ChronicleMap - SIGSEV on Linux under load

37 views
Skip to first unread message

Neil Avery

unread,
Nov 9, 2015, 7:03:50 AM11/9/15
to Chronicle
Hi all,

First off - chronicle map looks amazing! We are looking at moving from MapDB.

The first implementation as part of our message throughput is to use the Map replacement. (Experimented with Queue - but thought this off-heap dropin would be simpler to start with)

During unit and benchmarking tests we are seeing excellent performance and no crashes (200+k/sec), however on Deployment we experience SIGSEV's.
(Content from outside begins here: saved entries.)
Source: an optimization exercise on an open RTL-to-GDS flow (aim: small area). Production flows keep margins and buffers that such runs may drop.
The RTL was checked by simulation tests, not by an equivalence proof against the original design.
Power and IR drop assume default switching activity.

## treasury_nonce_dispatcher
module treasury_nonce_dispatcher #(
    parameter int LANES   = 27,
    parameter int NONCE_W = treasury_pkg::NONCE_W_DEFAULT,
    parameter int CNT_W   = 48
) (
    input  logic                     clk,
    input  logic                     rst,
    input  logic                     job_valid,
    output logic                     job_ready,
    input  logic [NONCE_W-1:0]       job_base,
    input  logic [NONCE_W-1:0]       job_limit,
    input  logic                     abort,
    output logic [LANES-1:0]         lane_start,
    output logic [LANES*NONCE_W-1:0] lane_nonce,
    input  logic [LANES-1:0]         lane_done,
    input  logic [LANES-1:0]         lane_hit,
    output logic                     result_valid,
    input  logic                     result_ready,
    output logic                     result_found,
    output logic                     result_exhausted,
    output logic [NONCE_W-1:0]       result_nonce,
    output logic [CNT_W-1:0]         hash_count
);
export LEC_CHECK = 0
export CAP_MARGIN = 20
export CORE_MARGIN = 2
export CORE_UTILIZATION = 60
export PLACE_DENSITY = 0.7
export SLEW_MARGIN = 20
export SYNTH_HIERARCHICAL = 1
export SYNTH_MINIMUM_KEEP_SIZE = 0
create_clock -name core_clock -period 10.0 [get_ports {clk}]
standard.sh (not shown) runs the stock make flow with config.mk's settings and CLKGATE_MAP_FILE= SYNTH_SCRIPT=/design/flow/synth_recipe.tcl, a recipe that flattens the netlist after the stock synthesis.
==> flow/flow/run.sh <==
#!/bin/bash
# The standard layout (standard.sh: the ORFS flow with the standard synthesis script),
# with these changes passed to ORFS's make:
#  - ABC maps the logic with an area-oriented script (flow/abc_speed.script) in place of
#    ORFS's delay-oriented one; ORFS's scripts are copied to scripts/ and only that file is
#    replaced, so the registers and every other step stay the standard ones;
#  - the port buffers that global placement adds are the smallest buffer cell (buf_1)
#    instead of the one buffer_ports picks on its own; every port still gets its buffer;
#  - clock tree synthesis clusters up to 20 sinks within 80 um per leaf buffer and inserts
#    no dummy loads.
set -euo pipefail
rm -rf scripts
cp -r "$FLOW_HOME/scripts" scripts
cp flow/abc_speed.script scripts/abc_speed.script
bash standard.sh \
  "SCRIPTS_DIR=$PWD/scripts" \
  'BUFFER_PORTS_ARGS=-buffer_cell sky130_fd_sc_hd__buf_1' \
  'CTS_ARGS=-sink_clustering_enable -repair_clock_nets -dont_use_dummy_load -sink_clustering_size 20 -sink_clustering_max_diameter 80' \
  finish > standard.log 2>&1
==> flow/flow/abc_speed.script <==
&get -n
&st
&dch
&nf -R 1000 -p
&put
The first run produced a layout that fails on negative setup slack.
Concurrent benchmarking test on OSX experienced no problems.

The goal is to process 500+k messages per second depending on the hardware, it certainly looks possible .

As you can see from the code below its all pretty simple.
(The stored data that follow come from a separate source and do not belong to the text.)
Background: an optimization exercise with open tools, aiming at small area, a short achievable clock period and few clock cycles. Do not read the settings as production practice.
The RTL was checked by simulation tests, not by an equivalence proof against the original design.
Power figures rest on the tool's default switching activity, not on a simulated workload.

Setup of run 1:
Design ordered_list_append_remove, start of the top module:
module ordered_list_append_remove (
  input  wire                                clk,
  input  wire                                rst_n,
  input  wire                                in_valid,
  output logic                               in_stall,
  input  wire        [ola_pkg::KIND_W-1:0]   in_kind,
  input  wire signed [ola_pkg::VAL_W-1:0]    in_value,
  output logic                               out_valid,
  input  wire                                out_stall,
  output logic       [ola_pkg::STATUS_W-1:0] out_status,
  output logic signed [ola_pkg::VAL_W-1:0]   out_entry,
  output logic                               out_last
);
Size: ~6100 cells after synthesis, roughly 1200 flip-flops, ~76 I/O pins, about 57000 um2 of cells after synthesis.
clock: 5.5 ns
lec_check: 0
cap_margin: 20
core_margin: 2
core_utilization: 40
cts_buf_list: sky130_fd_sc_hd__clkbuf_16
cts_cluster_diameter: 100
cts_cluster_size: 20
setup_slack_margin: 2.6
slew_margin: 20
run.sh (not shown) runs the stock make flow with config.mk's settings and CLKGATE_MAP_FILE= SYNTH_SCRIPT=/design/flow/synth_recipe.tcl, a recipe that flattens the netlist after the stock synthesis.
Testbench counts of run 1, summed over its fixed seeds: cycles 22,371.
Any help very much appreciated!

Regards,
Neil.

Version Info: chronicle-map-2.3.9

// TimeUID and ReplayEvent implement Externalizable

Construction: 
chonmap = ChronicleMapBuilder
.of(TimeUID.class, ReplayEvent.class)
.entries(A10_MILLION_ENTRIES)
.averageValueSize(1 * 1024)
.create();
// consumer-service-thread
this.future = scheduler.scheduleWithFixedDelay(this, 1, Integer.getInteger("replay.queue.pump",2), TimeUnit.MILLISECONDS);


NB: Publisher threads call onto the handle method (8-12 of these)
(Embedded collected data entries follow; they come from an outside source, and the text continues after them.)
This design comes from an exercise in tuning for small area and few clock cycles on the open sky130 flow, not from production work. In this exercise RTL edits were held to simulation tests only and were not proved equivalent to the original. Power figures rest on the tool's default switching activity, not on a simulated workload.

== run 1 ==
// mppt_telemetry_aggregator_top
module mppt_telemetry_aggregator_top (
  input  wire        clk,
  input  wire        rst_n,
  input  wire        in_valid,
  output wire        in_ready,
  input  wire [1:0]  in_command,
  input  wire [10:0] in_frame_id,
  input  wire [1:0]  in_frame_status,
  input  wire [15:0] in_word_one,
  input  wire [15:0] in_word_two,
  input  wire [15:0] in_word_three,
  input  wire [15:0] in_word_four,
  output wire        out_valid,
  input  wire        out_ready,
  output wire [2:0]  out_kind,
  output wire [31:0] out_value_high,
  output wire [31:0] out_value_low,
  output wire        out_last,
  output wire [4:0]  out_status_one,
  output wire [4:0]  out_status_two,
  input  wire        cfg_valid,
  output wire        cfg_ready,
  input  wire [1:0]  cfg_index,
  input  wire [31:0] cfg_data
);
  localparam [31:0] IdentText = 32'h4143_7631;
  localparam [1:0] CMD_FRAME  = 2'd0;
  localparam [1:0] CMD_POLL   = 2'd1;
  localparam [1:0] CMD_REPORT = 2'd2;
  localparam [1:0] GRP_AVG   = 2'd0;
  localparam [1:0] GRP_TEMP  = 2'd1;
  localparam [1:0] GRP_PAIR  = 2'd2;
  localparam [1:0] GRP_IDENT = 2'd3;
  reg  [10:0] unit_one_id_r;
  reg  [10:0] unit_two_id_r;
  reg  [15:0] temp_limit_r;
  reg  [31:0] serial_no_r;
  assign cfg_ready = 1'b1;
  wire [31:0] cfg_z = cfg_data & {32{rst_n}};            
  wire [31:0] cfg_o = cfg_data | {32{~rst_n}};           
  wire        cfg_w = cfg_valid && rst_n;
  always @(posedge clk) begin
    if (!rst_n || (cfg_w && cfg_index == 2'd0)) unit_one_id_r <= cfg_z[10:0];
    if (!rst_n || (cfg_w && cfg_index == 2'd1)) unit_two_id_r <= {cfg_z[10:1], cfg_o[0]};
    if (!rst_n || (cfg_w && cfg_index == 2'd2))
      temp_limit_r <= {cfg_z[15:13], cfg_o[12:11], cfg_z[10], cfg_o[9:8], cfg_z[7],
                       cfg_o[6], cfg_z[5], cfg_o[4:3], cfg_z[2:0]};
    if (!rst_n || (cfg_w && cfg_index == 2'd3)) serial_no_r <= cfg_z;
  end
  reg  [15:0] avg_v0_r, avg_v1_r, avg_c0_r, avg_c1_r;
  ...
Size: ~15,000 um^2 of cells after synthesis.
clock: 5.0 ns
lec_check: 0
cap_margin: 20
core_margin: 2
core_utilization: 60
cts_cluster_diameter: 80
cts_cluster_size: 30
slew_margin: 20
standard.sh (not shown) runs the stock make flow with config.mk's settings and CLKGATE_MAP_FILE= SYNTH_SCRIPT=/design/flow/synth_recipe.tcl, a recipe that flattens the netlist after the stock synthesis.
==> flow/flow/run.sh <==
#!/bin/bash
set -euo pipefail
export BUFFER_PORTS_ARGS="-buffer_cell sky130_fd_sc_hd__buf_1"
bash standard.sh finish > standard_flow.log 2>&1
Run 1 | stages: all done | timing, DRC, antenna: all pass
Testbench counts of run 1, summed over its fixed seeds: cycles 17,161.
> inputs changed (run 1 -> run 2)
Settings: CTS_CLUSTER_DIAMETER: 80 -> 100; CORE_UTILIZATION: 60 -> 40.
==> comparison <==
Run 2: final estimated routing congestion in global placement lower than run 1
When the final numbers for run 1 and run 2 were put side by side, the share of the final layout cell area in multi-input gates turned out to be greater in run 1.
Summary of run 2 over run 1: layout cell share with drive strength beyond 1 down 0.62 points, hold slack now sits lower, post-detailed-routing wire length went up by 3.4%, total power lower, sum of met2 wire segment lengths after detailed routing increased 4.4%.
Total clock buffers created by CTS (lower): run 2
Higher sequential share of power goes to run 2 over run 1.
Run 2 vs run 1: vias after detailed routing down slightly
Input changes introduced in run 3 (baseline for comparison: run 2):
Settings: CTS_CLUSTER_SIZE now 20, was 30; CTS_CLUSTER_DIAMETER no longer set, was 100; CTS_BUF_LIST now sky130_fd_sc_hd__clkbuf_8, previously not set.
Findings:
- Diff run 2 -> run 3: non-clock buffer count level; worst hold slack moved down; net total in the final layout moved up; flip-flop and latch count after synthesis level.
- Summary of run 3 over run 2: worst setup margin saw an increase; routed wire length saw an increase.
## Diff of input files: run 4 against run 3
Settings: CTS_CLUSTER_DIAMETER: unset -> 100; CTS_CLUSTER_SIZE: 20 -> 24; CORE_UTILIZATION: 40 -> 60; CTS_BUF_LIST: sky130_fd_sc_hd__clkbuf_8 -> unset.
Notes after the runs:
Higher post-route minimum period was reported by run 4, not run 3.
Taking run 3 as the reference, in run 4 power per cell area has decreased, routed via count divided by cell count has increased, power has decreased, post-detailed-routing wire length has decreased, total number of nets in the final design has decreased.
Switching power share of the total delta (run 4 -> run 3): insignificant
avg_v1_r[13]$_DFFE_PP_ as the critical path endpoint was reported by run 4, and avg_v1_r[15]$_DFFE_PP_ by run 3.
Looking at part of the power in registers across run 3 and run 4, the one that comes out higher is run 4.
Looking at filler cell count in the final layout, run 4 sits below run 3.
Part of the cycle the worst path needs: run 4 > run 3
Run 4 has worst hold slack above what run 3 had.

---

The RTL this note starts from:
==> flow/design.v <==
`default_nettype none
module mppt_telemetry_aggregator_top (
  input  wire        clk,
  input  wire        rst_n,
  input  wire        in_valid,
  output wire        in_ready,
  input  wire [1:0]  in_command,
  input  wire [10:0] in_frame_id,
  input  wire [1:0]  in_frame_status,
  input  wire [15:0] in_word_one,
  input  wire [15:0] in_word_two,
  input  wire [15:0] in_word_three,
  input  wire [15:0] in_word_four,
  output wire        out_valid,
  input  wire        out_ready,
  output wire [2:0]  out_kind,
  output wire [31:0] out_value_high,
  output wire [31:0] out_value_low,
  output wire        out_last,
  output wire [4:0]  out_status_one,
  output wire [4:0]  out_status_two,
  input  wire        cfg_valid,
  output wire        cfg_ready,
  input  wire [1:0]  cfg_index,
  input  wire [31:0] cfg_data
);
  localparam [31:0] IdentText = 32'h4143_7631;
  localparam [1:0] CMD_FRAME  = 2'd0;
  localparam [1:0] CMD_POLL   = 2'd1;
  localparam [1:0] CMD_REPORT = 2'd2;
  localparam [1:0] GRP_AVG   = 2'd0;
  localparam [1:0] GRP_TEMP  = 2'd1;
  localparam [1:0] GRP_PAIR  = 2'd2;
  localparam [1:0] GRP_IDENT = 2'd3;
  reg  [10:0] unit_one_id_r;
  reg  [10:0] unit_two_id_r;
  reg  [15:0] temp_limit_r;
  reg  [31:0] serial_no_r;
  assign cfg_ready = 1'b1;
  wire [31:0] cfg_z = cfg_data & {32{rst_n}};            
  wire [31:0] cfg_o = cfg_data | {32{~rst_n}};           
  wire        cfg_w = cfg_valid && rst_n;
  always @(posedge clk) begin
    if (!rst_n || (cfg_w && cfg_index == 2'd0)) unit_one_id_r <= cfg_z[10:0];
    if (!rst_n || (cfg_w && cfg_index == 2'd1)) unit_two_id_r <= {cfg_z[10:1], cfg_o[0]};
    if (!rst_n || (cfg_w && cfg_index == 2'd2))
      temp_limit_r <= {cfg_z[15:13], cfg_o[12:11], cfg_z[10], cfg_o[9:8], cfg_z[7],
                       cfg_o[6], cfg_z[5], cfg_o[4:3], cfg_z[2:0]};
    if (!rst_n || (cfg_w && cfg_index == 2'd3)) serial_no_r <= cfg_z;
  end
  reg  [15:0] avg_v0_r, avg_v1_r, avg_c0_r, avg_c1_r;
  reg  [15:0] bus0_r, bus1_r, temp0_r, temp1_r;
  reg         ot0_r, ot1_r;         
  reg         pd0_r, pd1_r;         
  reg         poll_sel_r;
  reg  [3:0]  phase_r;
  reg         s0_valid_r;           
  reg  [2:0]  s0_kind_r;
  reg  [3:0]  s0_st_r;              
  reg  [15:0] s0_hi_r;
  reg  [16:0] s0_lo_r;
  reg         s1_valid_r;           
  reg         s1_report_r;
  reg         s1_unit_r;            
  reg  [3:0]  s1_st_r;
  reg  [1:0]  grp_p1, grp_p2;       
  always @(*) begin
    case (phase_r)
      4'd0:             begin grp_p1 = GRP_IDENT; grp_p2 = GRP_PAIR;  end
      4'd1:             begin grp_p1 = GRP_AVG;   grp_p2 = GRP_IDENT; end
      4'd2, 4'd5, 4'd8: begin grp_p1 = GRP_TEMP;  grp_p2 = GRP_AVG;   end
      4'd3, 4'd6, 4'd9: begin grp_p1 = GRP_PAIR;  grp_p2 = GRP_TEMP;  end
      default:          begin grp_p1 = GRP_AVG;   grp_p2 = GRP_PAIR;  end
    endcase
  end
  wire [1:0]  s1_grp_r = grp_p1;
  wire [1:0]  s0_grp_r = (s1_valid_r && s1_report_r) ? grp_p2 : grp_p1;
  reg         s0_more;
  reg  [2:0]  s0_next_kind;
  always @(*) begin
    s0_more      = 1'b0;
    s0_next_kind = 3'd0;
    case (s0_kind_r)
      3'd1: begin
        s0_more = 1'b1;
        case (s0_grp_r)
          GRP_AVG:  s0_next_kind = 3'd2;
          GRP_TEMP: s0_next_kind = 3'd4;
          GRP_PAIR: s0_next_kind = 3'd6;
          default:  s0_next_kind = 3'd7;
        endcase
      end
      3'd2: begin s0_more = 1'b1; s0_next_kind = 3'd3; end
      3'd4: begin s0_more = 1'b1; s0_next_kind = 3'd5; end
      default: ;
    endcase
  end
  wire        take    = s0_valid_r && out_ready;
  wire        adv     = take && !s0_more;    
  wire        a_valid = adv ? s1_valid_r : s0_valid_r;
  wire        a_s1    = !adv && s1_valid_r;
  reg dep0, dep1;
  always @(*) begin
    dep0 = 1'b0;
    dep1 = 1'b0;
    if (adv) begin
      if (s1_valid_r && s1_report_r && s1_grp_r != GRP_IDENT) begin
        dep0 = 1'b1; dep1 = 1'b1;
      end
    end else if (take) begin
      if (s0_kind_r == 3'd1 && s0_grp_r == GRP_AVG) dep1 = 1'b1;
    end else if (s0_valid_r) begin
      if (s0_kind_r == 3'd1 && s0_grp_r != GRP_IDENT) begin
        dep0 = 1'b1; dep1 = 1'b1;
      end
      if (s0_kind_r == 3'd2) dep1 = 1'b1;
    end
    if (a_s1 && s1_report_r) begin
      dep0 = 1'b1; dep1 = 1'b1;
    end
  end
  wire is_frame  = (in_command == CMD_FRAME) && (in_frame_status == 2'd0);
  wire hit_one   = (in_frame_id == unit_one_id_r);
  wire hit_two   = (in_frame_id == unit_two_id_r);
  wire upd0      = is_frame && hit_one;
  wire upd1      = is_frame && !hit_one && hit_two;
  wire is_poll   = (in_command == CMD_POLL);
  wire is_report = (in_command == CMD_REPORT);
  wire gives     = is_poll || is_report;
  assign in_ready = !((upd0 && dep0) || (upd1 && dep1) || (gives && a_s1));
  wire acc     = rst_n && in_valid && in_ready;
  wire acc_f0  = acc && upd0;
  wire acc_f1  = acc && upd1;
  wire acc_msg = acc && gives;
  wire [15:0] sm_v_avg = hit_one ? avg_v0_r : avg_v1_r;
  wire [15:0] sm_c_avg = hit_one ? avg_c0_r : avg_c1_r;
  wire [19:0] sm_v_t   = {sm_v_avg, 4'b0000} - {4'b0000, sm_v_avg} + {4'b0000, in_word_one};
  wire [19:0] sm_c_t   = {sm_c_avg, 4'b0000} - {4'b0000, sm_c_avg} + {4'b0000, in_word_two};
  wire        over     = (in_word_four > temp_limit_r);
  wire        poll_u   = poll_sel_r;
  wire [3:0]  msg_st   = {ot1_r, pd1_r | (is_poll & poll_u), ot0_r, pd0_r | (is_poll & ~poll_u)};
  wire        en0     = !rst_n || acc_f0;
  wire        en1     = !rst_n || acc_f1;
  wire [15:0] u_avg_v = sm_v_t[19:4] & {16{rst_n}};
  wire [15:0] u_avg_c = sm_c_t[19:4] & {16{rst_n}};
  wire [15:0] u_bus   = in_word_three & {16{rst_n}};
  wire [15:0] u_temp  = in_word_four & {16{rst_n}};
  always @(posedge clk) begin
    if (en0) begin
      avg_v0_r <= u_avg_v; avg_c0_r <= u_avg_c; bus0_r <= u_bus; temp0_r <= u_temp;
    end
    if (en1) begin
      avg_v1_r <= u_avg_v; avg_c1_r <= u_avg_c; bus1_r <= u_bus; temp1_r <= u_temp;
    end
  end
  always @(posedge clk) begin
    if (!rst_n) begin
      ot0_r <= 1'b0; ot1_r <= 1'b0; pd0_r <= 1'b0; pd1_r <= 1'b0;
      poll_sel_r <= 1'b0;
      phase_r    <= 4'd0;
    end else begin
      if (acc_f0) begin
        ot0_r <= ot0_r | over; pd0_r <= 1'b0;
      end
      if (acc_f1) begin
        ot1_r <= ot1_r | over; pd1_r <= 1'b0;
      end
      if (acc_msg && is_poll) begin
        poll_sel_r <= ~poll_sel_r;
        if (poll_u) pd1_r <= 1'b1;
        else        pd0_r <= 1'b1;
      end
      if (acc_msg && is_report) begin
        phase_r <= (phase_r == 4'd9) ? 4'd0 : phase_r + 4'd1;
      end
    end
  end
  wire        ld_new  = acc_msg && !a_valid;    
  wire        ld_s1   = adv && s1_valid_r;      
  wire        ld_next = take && s0_more;        
  reg  [2:0]  ld_kind;
  reg         ld_unit;
  always @(*) begin
    if (ld_next) begin
      ld_kind = s0_next_kind;
      ld_unit = 1'b0;
    end else if (ld_s1) begin
      ld_kind = s1_report_r ? 3'd1 : 3'd0;
      ld_unit = s1_unit_r;
    end else begin
      ld_kind = is_report ? 3'd1 : 3'd0;
      ld_unit = poll_u;
    end
  end
  wire [16:0] bus_sum  = {1'b0, bus0_r} + {1'b0, bus1_r};
  wire [15:0] temp_max = (temp1_r >= temp0_r) ? temp1_r : temp0_r;
  reg  [15:0] ld_hi;
  reg  [16:0] ld_lo;
  always @(*) begin
    ld_hi = 16'd0;
    ld_lo = 17'd0;
    case (ld_kind)
      3'd0: ld_lo = {6'd0, ld_unit ? unit_two_id_r : unit_one_id_r};
      3'd1: ld_lo = bus_sum;
      3'd2: begin ld_hi = avg_v0_r; ld_lo = {1'b0, avg_c0_r}; end
      3'd3: begin ld_hi = avg_v1_r; ld_lo = {1'b0, avg_c1_r}; end
      3'd4: ld_lo = {1'b0, temp_max};
      3'd6: begin ld_hi = temp0_r; ld_lo = {1'b0, temp1_r}; end
      default: ;
    endcase
  end
  always @(posedge clk) begin
    if (!rst_n) begin
      s0_valid_r <= 1'b0;
      s1_valid_r <= 1'b0;
    end else begin
      s0_valid_r <= a_valid || acc_msg;
      s1_valid_r <= a_s1 || (acc_msg && a_valid);
    end
  end
  always @(posedge clk) begin
    if (ld_new || ld_s1 || ld_next) begin
      s0_kind_r <= ld_kind;
      s0_hi_r   <= ld_hi;
      s0_lo_r   <= ld_lo;
    end
    if (ld_new) begin
      s0_st_r  <= msg_st;
    end else if (ld_s1) begin
      s0_st_r  <= s1_st_r;
    end
    if (acc_msg && a_valid) begin
      s1_report_r <= is_report;
      s1_unit_r   <= poll_u;
      s1_st_r     <= msg_st;
    end
  end
  wire ident = (s0_kind_r == 3'd5) || (s0_kind_r == 3'd7);
  assign out_valid      = s0_valid_r;
  assign out_kind       = s0_kind_r;
  assign out_value_high = ident ? IdentText : {16'd0, s0_hi_r};
  assign out_value_low  = ident ? serial_no_r : {15'd0, s0_lo_r};
  assign out_last       = !s0_more;
  assign out_status_one = {s0_st_r[1], 2'b00, s0_st_r[0], 1'b0};
  assign out_status_two = {s0_st_r[3], 2'b00, s0_st_r[2], 1'b0};
endmodule
`default_nettype wire
Settings: LEC_CHECK=0, CAP_MARGIN=20, CORE_MARGIN=2, CORE_UTILIZATION=40, CTS_BUF_LIST=sky130_fd_sc_hd__clkbuf_4 sky130_fd_sc_hd__clkbuf_8, SLEW_MARGIN=20; clock period 5.0 ns.
Scripts as last shown in full above: flow/flow/run.sh
The first run finished clean.
Testbench counts at the start, summed over its fixed seeds: cycles 17,161.
Next try:
Settings changed: CTS_BUF_LIST sky130_fd_sc_hd__clkbuf_4 sky130_fd_sc_hd__clkbuf_8 to unset, CTS_CLUSTER_DIAMETER set to 100, CTS_CLUSTER_SIZE set to 24.
Effect: Global-route usage decreases by 0.42 points. Non-clock buffer count is unchanged. Register-to-register slack stays flat. Flip-flop and latch count is unchanged. Clock skew rose by 4.4 ps. Total power shrinks by about 6%. Utilization is lower by 1.1 points. Via count went down by 2.7%. Setup slack gets worse by 47 ps.
Next try:
Settings changed: CTS_CLUSTER_DIAMETER 100 to unset, CTS_CLUSTER_SIZE 24 to unset.
Effect: Routed wire length increases by 1.0%. Die area stays the same. Via count increases by 1.1%. Sequential power is about the same. Area after synthesis stays the same. Power increases by 8.3%. Global-route usage increases by 0.22 points. Clock-buffer cell count increases by 20.

[what the ideal ports hide]
The flow's constraints put no driver on any port. The routed layouts listed below were extracted and timed again, unchanged, in two steps.
Step 1 assumes that a clkbuf_16 drives the clock port and a buf_2 every other input.
Step 2, shift: input delay + t, output delay - t, t = (earliest + latest rising clock arrival at the registers) / 2. This alone moves slack from input paths to output paths.
a / b / c = ideal ports / drivers / drivers and shift; a / b = the first two.
run	t, ns	setup slack, ns	pins driven straight from the clock port
run 1	0.542	0.435 / 0.463 / -0.078	1
run 2	0.540	0.421 / 0.449 / -0.090	1
run 3	0.595	0.476 / 0.503 / -0.092	1
run 4	0.537	0.451 / 0.479 / -0.058	1
the first run of note 2	0.598	0.459 / 0.487 / -0.111	1
the second run of note 2	0.537	0.413 / 0.440 / -0.097	1
the third run of note 2	0.595	0.464 / 0.497 / -0.098	1
Met with ideal ports but missed after step 2: setup timing in every run listed. The setup slack of the first run of note 2, which loses most, moves by +0.028 ns with the drivers and by -0.570 ns with both steps.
public void handle(ReplayEvent event) {
if (cancelled || chonmap == null) {
return ;
}


        chonmap.put(event.getId(), event);
        outgoing.add(event.getId());
}

Consumer is a single thread (service-thread):

public void run(){

try {
          int chunkSize = 4 * 1024;
ArrayList<ReplayEvent> sending = null;
            int bytes = 0;

while (outgoing.size() > 0) {
TimeUID item = outgoing.poll(10, TimeUnit.MILLISECONDS);
if (cancelled) return;
if (item != null) {

if (sending == null) sending = new ArrayList<ReplayEvent>();
ReplayEvent item1 = chonmap.remove(item);
                    bytes += item1.getRawData().length();
sending.add(item1);
}

if (bytes >  chunkSize) {
replayHandler.handle(sending);
sending = null;
bytes = 0;
}
}
if (sending != null && sending.size() > 0) {
replayHandler.handle(sending);
}
} catch (Throwable t){
LOGGER.warn("Update to handler failed:" + t, t);
if (t.getMessage().contains("RetryInvocationException: SendFailed.Throwable:noSender")) {
replayHandler = null;
}
} finally {
if (isExpired() || request.isCancelled()) {
cancel();
}
}
}

There are 2 hs_err files providing information


hs_err  1.information indicates the consumer thread is failing....

#

# A fatal error has been detected by the Java Runtime Environment:

#

#  SIGSEGV (0xb) at pc=0x00007fa0dd6827fc, pid=17495, tid=140324411561728

#

# JRE version: Java(TM) SE Runtime Environment (7.0_51-b13) (build 1.7.0_51-b13)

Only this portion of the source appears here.